Yes, Kelly, thanks for the question. I think really, that's going to depend. Again, it's very early days, and part of that is going to be based on the patient's profile. If they've already been controlled on current therapies and would like to switch to Sephience, then it may take a little bit longer. However, most of these patients that Matt described are either poorly controlled or they failed. And some of them are looking for better Phe control. If there's documentation, usually, that will go much quicker through the payer. So for us, we anticipate that, that first wave will already have previous documentation, and we will be able to, if you will, address many of the prior authorizations and if required, some of the step edits very quickly. We have a lot of experience with that over the last 8.5 years. Our teams have been dealing with that with prednisone and Emflaza. And the good news here is Sephience and the activity of Sephience and Phe can be measured very quickly. So we can get to the point of prescription and dispense relatively quickly, particularly in that group that Matt mentioned, that initial wave of close to 7,000 patients.

Maybe just quickly on FA, could you share any comments on your latest engagements with the regulatory agency and also, your confidence level for the PDUFA given it's only 12 days away?

Yes. Thanks, Kelly. I can answer that and then I can pass it to Pierre to answer your question about guidance because I don't think we got to that one. So on assay, we had a late cycle meeting a few weeks ago. It was a very constructive meeting. We were told by the agency that they're still actively reviewing the application. And so, we're just waiting for any additional information and questions that we can address as they continue their review despite it being so close to PDUFA. Pierre, did you just want to comment on guidance and the inputs?

Yes. Guidance, $650 million to $800 million, as we discussed, the bulk of it is our existing product portfolio and obviously includes new product launch as well. There are still some uncertainties, as you can imagine, on Emflaza, for instance, that's probably how you derive the $650 million at the bottom end and the $800 million will be dependent on how fast we ramp up and the upside potential there as well.

And it comes from the line of Brian Abrahams from RBC Capital Markets.

This is Kevin on for Brian. I just had a couple on Sephience in the EU. Just maybe can you talk about what uptake is expected in other EU countries with early access that you've identified? And sort of more generally, how we should think about the EU opportunity? And then I believe you mentioned no G&A impact given these launches. Does that -- I'm assuming that also applies to the EU as well?

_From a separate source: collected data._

<file path="config.mk">
export PLATFORM = sky130hd
export DESIGN_NAME = alu_arbiter
export DESIGN_NICKNAME = d
export VERILOG_FILES = /design/src/rtl/alu_ctrl_pkg.sv /design/src/rtl/alu_rr_arb.sv /design/src/rtl/alu_arbiter.sv
export SDC_FILE = /design/constraint.sdc
export NUM_CORES = 1
export LEC_CHECK = 0
export CORE_AREA = 4 4 85 71
export DETAILED_ROUTE_END_ITERATION = 10
export DIE_AREA = 0 0 89 75
export PLACE_DENSITY = 0.83
export SYNTH_ARGS = -nofsm -noshare
export SYNTH_HDL_FRONTEND = slang
export SYNTH_SLANG_ARGS = --single-unit
export TNS_END_PERCENT = 50
</file>
<file path="constraint.sdc">
create_clock -name clk -period 2.6 [get_ports clk]
set_clock_uncertainty 0.05 [all_clocks]
set_input_delay 0.65 -clock clk [delete_from_list [all_inputs] [get_ports clk]]
set_output_delay 0.65 -clock clk [all_outputs]
set_load 0.05 [all_outputs]
</file>
<file path="src/rtl/alu_ctrl_pkg.sv">
// Shared types and constants for the two-requester ALU arbiter.
package alu_ctrl_pkg;

  localparam int unsigned DATA_W = 8;
  localparam int unsigned OP_W   = 4;
  localparam int unsigned RES_W  = 9;
  localparam int unsigned CNT_W  = 16;
  localparam int unsigned N_REQ  = 2;

  typedef enum logic [1:0] {
    ST_IDLE  = 2'd0,
    ST_ISSUE = 2'd1,
    ST_RESP  = 2'd2
  } state_e;

  localparam logic [OP_W-1:0] OP_PASS_A = 4'b0000;
  localparam logic [OP_W-1:0] OP_ADD    = 4'b0001;
  localparam logic [OP_W-1:0] OP_SUB    = 4'b0010;
  localparam logic [OP_W-1:0] OP_INC    = 4'b0011;
  localparam logic [OP_W-1:0] OP_DEC    = 4'b0100;
  localparam logic [OP_W-1:0] OP_SHL    = 4'b0101;
  localparam logic [OP_W-1:0] OP_SHR    = 4'b0110;
  localparam logic [OP_W-1:0] OP_ROL    = 4'b0111;
  localparam logic [OP_W-1:0] OP_OR     = 4'b1000;
  localparam logic [OP_W-1:0] OP_XOR    = 4'b1001;
  localparam logic [OP_W-1:0] OP_AND    = 4'b1010;
  localparam logic [OP_W-1:0] OP_NOT_A  = 4'b1011;
  localparam logic [OP_W-1:0] OP_MAX    = OP_NOT_A;

  function automatic logic op_legal(input logic [OP_W-1:0] op);
    return op <= OP_MAX;
  endfunction

endpackage

</file>
<file path="src/rtl/alu_rr_arb.sv">
// Two-way round-robin grant: on a tie the requester not granted last wins.
module alu_rr_arb
  import alu_ctrl_pkg::*;
(
  input  logic [N_REQ-1:0] req_i,
  input  logic             last_i,
  output logic [N_REQ-1:0] gnt_o
);

  always_comb begin
    gnt_o = req_i;
    if (req_i == 2'b11) begin
      gnt_o = last_i ? 2'b01 : 2'b10;
    end
  end

endmodule

</file>
<file path="src/rtl/alu_arbiter.sv">
// Shares one external 8-bit ALU between two requesters, one command in flight.
module alu_arbiter
  import alu_ctrl_pkg::*;
(
  input  logic              clk,
  input  logic              rst,
  input  logic [N_REQ-1:0]  req_valid,
  output logic [N_REQ-1:0]  req_ready,
  input  logic [DATA_W-1:0] req_a0,
  input  logic [DATA_W-1:0] req_b0,
  input  logic [DATA_W-1:0] req_a1,
  input  logic [DATA_W-1:0] req_b1,
  input  logic [OP_W-1:0]   req_op0,
  input  logic [OP_W-1:0]   req_op1,
  output logic [DATA_W-1:0] alu_a,
  output logic [DATA_W-1:0] alu_b,
  output logic [OP_W-1:0]   alu_op,
  input  logic [RES_W-1:0]  alu_result,
  output logic [N_REQ-1:0]  rsp_valid,
  input  logic [N_REQ-1:0]  rsp_ready,
  output logic [RES_W-1:0]  rsp_result,
  output logic              rsp_err,
  output logic              busy,
  output logic [CNT_W-1:0]  op_count
);

  state_e            state_q, state_d;
  logic              last_q, last_d;
  logic              id_q, id_d;
  logic [DATA_W-1:0] a_q, a_d, b_q, b_d;
  logic [OP_W-1:0]   op_q, op_d;
  logic [RES_W-1:0]  res_q, res_d;
  logic              err_q, err_d;
  logic [CNT_W-1:0]  cnt_q, cnt_d;
  logic [N_REQ-1:0]  gnt;

  alu_rr_arb u_arb (
    .req_i  (req_valid),
    .last_i (last_q),
    .gnt_o  (gnt)
  );

  always_ff @(posedge clk) begin
    if (rst) begin
      state_q <= ST_IDLE;
      last_q  <= 1'b1;
      id_q    <= 1'b0;
      a_q     <= '0;
      b_q     <= '0;
      op_q    <= '0;
      res_q   <= '0;
      err_q   <= 1'b0;
      cnt_q   <= '0;
    end else begin
      state_q <= state_d;
      last_q  <= last_d;
      id_q    <= id_d;
      a_q     <= a_d;
      b_q     <= b_d;
      op_q    <= op_d;
      res_q   <= res_d;
      err_q   <= err_d;
      cnt_q   <= cnt_d;
    end
  end

  // Next-state and handshake decode; rst masks handshakes within its own cycle.
  always_comb begin
    state_d   = state_q;
    last_d    = last_q;
    id_d      = id_q;
    a_d       = a_q;
    b_d       = b_q;
    op_d      = op_q;
    res_d     = res_q;
    err_d     = err_q;
    cnt_d     = cnt_q;
    req_ready = '0;
    rsp_valid = '0;
    case (state_q)
      ST_IDLE: begin
        req_ready = gnt;
        if (|gnt) begin
          id_d    = gnt[1];
          last_d  = gnt[1];
          a_d     = gnt[1] ? req_a1  : req_a0;
          b_d     = gnt[1] ? req_b1  : req_b0;
          op_d    = gnt[1] ? req_op1 : req_op0;
          state_d = ST_ISSUE;
        end
      end
      ST_ISSUE: begin
        res_d   = op_legal(op_q) ? alu_result : '0;
        err_d   = !op_legal(op_q);
        state_d = ST_RESP;
      end
      ST_RESP: begin
        rsp_valid[id_q] = 1'b1;
        if (rsp_ready[id_q]) begin
          cnt_d   = cnt_q + CNT_W'(1);
          state_d = ST_IDLE;
        end
      end
      default: state_d = ST_IDLE;
    endcase
    if (rst) begin
      req_ready = '0;
      rsp_valid = '0;
    end
  end

  assign alu_a      = a_q;
  assign alu_b      = b_q;
  assign alu_op     = op_q;
  assign rsp_result = res_q;
  assign rsp_err    = err_q;
  assign busy       = (state_q != ST_IDLE);
  assign op_count   = cnt_q;

endmodule

</file>
==> impl_metrics.yaml, run 1 <==
outcome:
  outcome: "finished clean"
floorplan:
  ios: 106
  fp.dieW_um: 89
  die_area_um2: 6680
  initial_core_util: 0.413
  std_cell_rows: 24
  core-area_um2: 5260
  die_h_um: 75
sta:
  setup_tns_ps: 0
  period_share: 0.934
  report.final.slew_viol_count: 0
  tightest_slew_ps: 806
  hold_violations: 0
  setup_slack_ps: 172
  slew_headroom: 0.462
  finalSetupViolations: 0
  rsz0062_at_grt: "no"
  min_period_ps: 2430
  max_freq_mhz: 412
detailed_routing:
  wl_per_cell_um: 14.9
  vias: 2091
  routed_wl_um: 6030
  drcViolationCount: 0
  drt_iter0_markers: 71
  routed_via_density: 5.16
  ant_nets: 0
  dr.pass1.iters: 4
setup_path:
  path_delay_family: "buffers and inverters"
  arrival_ps: 1730
  crit_path_start_kind: "primary input"
  max_stage_delay_ps: 510
  endpoint_kind: "primary output"
  critPathSlowestCell: "clkdlybuf4s50_1"
  worstPathRequired_ps: 1900
  crit_buf_inv: 2
  critPathMaxFanout: 4
  path_class: "in2out"
  path_cells: "clkdlybuf4s50_1 > a21boi_2 > and2_1 > buf_12"
global_route:
  grt_use_total: 0.187
  grt_first_pass_wirelength_um: 9760
  antenna_found_initial: 0
  met3_usage: 0.0470
  gr-usage-met2: 0.321
  met1_usage: 0.234
  busiest_layer: "met2"
  grt_overflow: 0
  grt_max_degree: 43
  grt_pass1_vias: 2027
power_and_ir_drop:
  seqPwrFrac: 0.449
  leakagePower_nw: 1.20
  sw_frac_of_total: 0.333
  irDropWorstVdd_mv: 0.388
  p_int_mw: 1.27
  p_switching_uw: 636
  powerDensity_nw_per_um2: 565
  clkPwrFrac: 0.246
  pwr-share-comb: 0.305
place:
  gp_congestion: 0.817
  dpl_cell_area_um2: 3280
  hpwlAfterDp_um: 4550
  place_ws_ps: 138
  io_buffers: 105
layout:
  area_delta_synth_final_pct: 55.5
  num-fill-cells: 427
  drive_gt1_frac: 0.0676
  final_area_um2: 3380
  mostFrequentLayoutCell: "clkdlybuf4s50_1"
  final_nets: 395
  n_antenna_cell: 0
  mostFrequentLayoutCells: "clkdlybuf4s50_1, dfxtp_1, nor2_1, mux2i_1, a211oi_1"
logic_synthesis:
  syn_area_um2: 2170
  synth_fp_nets: 294
  avgSynthCellArea_um2: 9.12
  synth_seq_cells: 50
  synthDistinctLibCells: 39
  netlist_instances: 238
  yosys_warnings: 0
  seq_area_frac_synth: 0.461
clocking:
  cts_resized: 0
  cts-root-buf: "clkbuf_8"
  cts_inserted_buffers: 5
  postCtsSetupRepairBufs: 0
  cts_buffer_depth: 2
  cts_sinks: 50
  cts_tree: "done"
  clkLatencyLatePin_ps: 300
  cts.clk_slew.worst_paths_ps: 90
  ctsHoldBuffers: 0
  ctsHtreeMaxLevel: 2
run:
  maxCapViolations: 0
min_path:
  hold_class: "reg2reg"
[metal layers]
metal | up-vias | part of all wire
li1 | 1054 | -
met1 | 965 | 0.41
met2 | 65 | 0.51
met3 | 7 | 0.074
met4 | 0 | 0.014
met5 | - | 0
[cells in the mapped netlist]
cell type	number	share of area
nor4b_1	2	0.0081
nor2b_1	2	0.0058
or4_1	1	0.0035
or3_2	1	0.0035
nand2_1	7	0.012
nand3_1	5	0.012
nor2_1	41	0.071
nor4_1	1	0.0029
nand4_1	2	0.0058
nor3b_1	2	0.0069
a21boi_1	1	0.0035
mux2i_1	21	0.097
buf_2	2	0.0046
and3_1	2	0.0058
xor2_1	1	0.0040
xnor2_1	8	0.032
nor3_1	6	0.014
a21oi_1	10	0.023
or4_4	1	0.0052
nand4b_1	3	0.012
or3_1	2	0.0058
a211oi_1	20	0.069
dfxtp_1	50	0.46
clkbuf_1	13	0.022
a31oi_1	1	0.0029
nand3b_1	1	0.0035
o21ai_0	6	0.014
nand2b_1	3	0.0086
ha_1	1	0.0058
inv_1	1	0.0017
and4_1	2	0.0081
o21a_1	1	0.0035
and2_1	3	0.0086
o31ai_1	1	0.0035
a22oi_1	9	0.031
or3_4	1	0.0052
or2b_1	2	0.0069
o21bai_1	1	0.0035
or2_2	1	0.0029
[worst register-to-register path, delay by kind of cell, from the launching register on]
kind,cells,cell delay (ps)
compound gates,2,850
flops,1,410
simple gates,2,550
[sequential cells by signal, summed over array words and instances (netlist names)]
name and flops:
alu_a 8, rsp_err 1, op_count 16, alu_op 4
state_q 2, rsp_result 9, last_q 1, alu_b 8
id_q 1
[kinds of logic (layout without fill, tap and decap cells)]
logic type,after synthesis,count (layout),share of synthesized area
AND/OR/NAND/NOR,91,91,0.217
AO/OA/AOI/OAI,50,50,0.154
flip-flops,50,50,0.461
multiplexers,21,21,0.0968
buffers and inverters,16,118,0.0288
XOR/XNOR,9,9,0.0363
adder cells (fa/ha/maj),1,1,0.00576
[path summary, 6_finish.rpt]
path,depth (start not counted),slack (ps),startpoint,endpoint
max reg2reg,4,670,state_q[0],rsp_result[8]
min reg2reg,2,440,op_count[15],op_count[15]
max,4,170,req_valid[1],req_ready[1]
min,2,440,op_count[15],op_count[15]
[cell type report]
| cell class | instances | area, um2 | area share |
|---|---|---|---|
| sequential | 50 | 1000 | 0.297 |
| clock buffer | 6 | 82.6 | 0.0245 |
| timing repair buffer | 109 | 1080 | 0.319 |
| multi-input combinational | 172 | 1120 | 0.331 |
| inverter | 1 | 3.75 | 0.00111 |
| clock inverter | 2 | 12.5 | 0.00371 |
| tap | 65 | 81.3 | 0.0241 |
[power groups by stage]
stage	sequential, mW	clock, mW	combinational (mW)
floorplan	1.05	0	0.178
global placement	0.871	0	0.578
detailed placement	0.874	0	0.586
CTS	0.857	0.485	0.588
global route	0.865	0.523	0.618
finish	0.857	0.470	0.582
[stage by stage]
step	hold slack (ps)	cells	power, mW	util
floorplan	470	238	1.23	-
global placement	420	397	1.45	0.624
detailed placement	423	397	1.46	0.624
CTS	442	405	1.93	0.642
global route	456	405	2.01	0.642
finish	438	405	1.91	0.642
(Power assumes the default switching activity.)
==> run 2: changes to the inputs <==
MAX_ROUTING_LAYER = met4   (was default)
PLACE_DENSITY = 0.87   (was 0.83)
==> run 2 against run 1 <==
Non-clock buffer count increased by 1. Critical path type unchanged. Design area increased by 0.11%. Via count increased by 0.86%. Core utilization increased by 0.071 points. Sequential power about the same. Register-to-register slack improved by 90 ps. Hold slack improved by 9.3 ps. Count of clock-buffer cells in the layout increased by 1.
==> impl_metrics.yaml, run 2 (synthesis results as in run 1) <==
layout:
  fin_util: 0.643
  drive_gt1_frac: 0.0674
  num-fill-cells: 413
  stdcell_count: 406
  largest_reg_flops: 16
  area_delta_synth_final_pct: 55.7
  n_antenna_cell: 0
  mostFrequentLayoutCells: "clkdlybuf4s50_1, dfxtp_1, nor2_1, mux2i_1, a211oi_1"
  mostFrequentLayoutCell: "clkdlybuf4s50_1"
  final_nets: 396
setup_path:
  timing.rr.start: "state_q[0]"
  crit_path_start_kind: "primary input"
  reg2reg_slack_ps: 760
  arrival_ps: 1710
  r2r_end: "rsp_result[1]"
  max_stage_delay_ps: 520
  critPathSlowestCell: "clkdlybuf4s50_1"
  ff2ff_path_depth: 4
  critPathMaxFanout: 4
  path_cells: "clkdlybuf4s50_1 > a21boi_2 > and2_1 > buf_12"
  path_class: "in2out"
  endpoint_kind: "primary output"
  worstPathRequired_ps: 1900
floorplan:
  std_cell_rows: 24
  die_area_um2: 6680
  die_h_um: 75
  ios: 106
  initial_core_util: 0.413
  fp.dieW_um: 89
  core-area_um2: 5260
clocking:
  cts_tree: "done"
  cts.clk_slew.worst_paths_ps: 80
  cts_buffer_depth: 2
  ctsHoldBuffers: 0
  postCtsSetupRepairBufs: 0
  ctsHtreeMaxLevel: 2
  cts_sinks: 50
  clkLatencyLatePin_ps: 300
  cts-root-buf: "clkbuf_8"
  cts_inserted_buffers: 5
  cts_resized: 0
detailed_routing:
  routed_via_density: 5.19
  dr.pass1.iters: 4
  vias: 2109
  ant_nets: 0
  wl_per_cell_um: 14.6
  routed_wl_um: 5910
  drcViolationCount: 0
  drt_iter0_markers: 106
sta:
  tightest_slew_ps: 789
  hold_slack_ps: 447
  finalSetupViolations: 0
  report.final.slew_viol_count: 0
  slew_headroom: 0.474
  hold_violations: 0
  period_share: 0.926
  max_freq_mhz: 415
  setup_slack_ps: 193
  setup_tns_ps: 0
  min_period_ps: 2410
  rsz0062_at_grt: "no"
power_and_ir_drop:
  powerDensity_nw_per_um2: 562
  irDropWorstVdd_mv: 0.342
  leakagePower_nw: 1.20
outcome:
  outcome: "finished clean"
global_route:
  grt_first_pass_wirelength_um: 9410
  grt_max_degree: 50
  grt_overflow: 0
  antenna_found_initial: 0
  met1_usage: 0.208
  busiest_layer: "met2"
  gr-usage-met2: 0.334
  grt_use_total: 0.188
  grt_pass1_vias: 2037
  met3_usage: 0.0383
run:
  maxCapViolations: 0
place:
  gp_congestion: 0.834
  placed_cells: 398
  io_buffers: 105
  hpwlAfterDp_um: 4570
  place_ws_ps: 184
min_path:
  hold_class: "reg2reg"
  min_to: "op_count[15]"
  worstHoldStart: "op_count[15]"
  min_path_cells: 2
-- run 2: cell types whose count changed in the layout (fill, tap and decap cells not counted), sizes merged --
cell | previous run | this run
buf | 9 | 10
clkbuf | 6 | 7
clkinvlp | 1 | 0
-- run 2: metal layers --
metal,routed length (um),share of wire,vias to the layer above
met5,0,0,-
met4,116,0.020,0
met3,389,0.066,10
met2,3060,0.52,66
met1,2340,0.40,971
li1,-,-,1062
-- run 2: cell type report --
| class | instances | area, um2 | share of cell area |
|---|---|---|---|
| multi-input cells | 172 | 1120 | 0.330 |
| repair buffers | 110 | 1090 | 0.321 |
| flip-flops and latches | 50 | 1000 | 0.296 |
| clock buffers | 7 | 86.3 | 0.0255 |
| well taps | 65 | 81.3 | 0.0241 |
| clock inverters | 1 | 5.00 | 0.00148 |
| inverters | 1 | 3.75 | 0.00111 |
-- run 2: per-stage QoR --
step	cell area (um2)	power, mW
after floorplan	2180	1.23
after global placement	3290	1.45
after detailed placement	3290	1.46
after CTS	3380	1.92
after global routing	3380	1.99
final	3380	1.90
-- run 2: worst max-delay path, delay by kind of cell --
kind	cells	cell delay, ps
compound gates	1	190
simple gates	1	200
buf+inv	2	670
-- run 2: worst max path at each step --
stage	startpoint	slack (ps)	depth (start not counted)	to
3_5_place_dp	rsp_ready[1]	180	5	op_count[15]
6_report	req_valid[1]	190	4	req_ready[1]
2_1_floorplan	rst	240	3	rsp_valid[0]
4_1_cts	state_q[0]	190	3	busy
3_3_place_gp	rsp_ready[1]	220	5	op_count[15]
5_1_grt	state_q[0]	120	3	busy
-- run 2: report_power, final --
group	internal [mW]	switching [mW]
logic	0.238	0.345
registers	0.823	0.0328
clock network	0.215	0.245
==> run 3: changes to the inputs <==
SETUP_SLACK_MARGIN = 0.02   (was default)
==> results of run 3 <==
The final DEF is identical to that of run 2; final timing and power are the same.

Kevin, thanks for the questions. I'll just tackle the second one first and let Eric talk about European dynamics. No, we don't expect any OpEx changes for Sephience. It's all currently covered. As Pierre said, we're leveraging our existing infrastructure. Similarly, for vatiquinone, if approved and launch there, the OpEx is already baked in as we'll be leveraging our existing neurology commercial infrastructure in the U.S. Eric, do you want to talk a little bit about what we're seeing or expecting in Europe beyond the Germany early access program?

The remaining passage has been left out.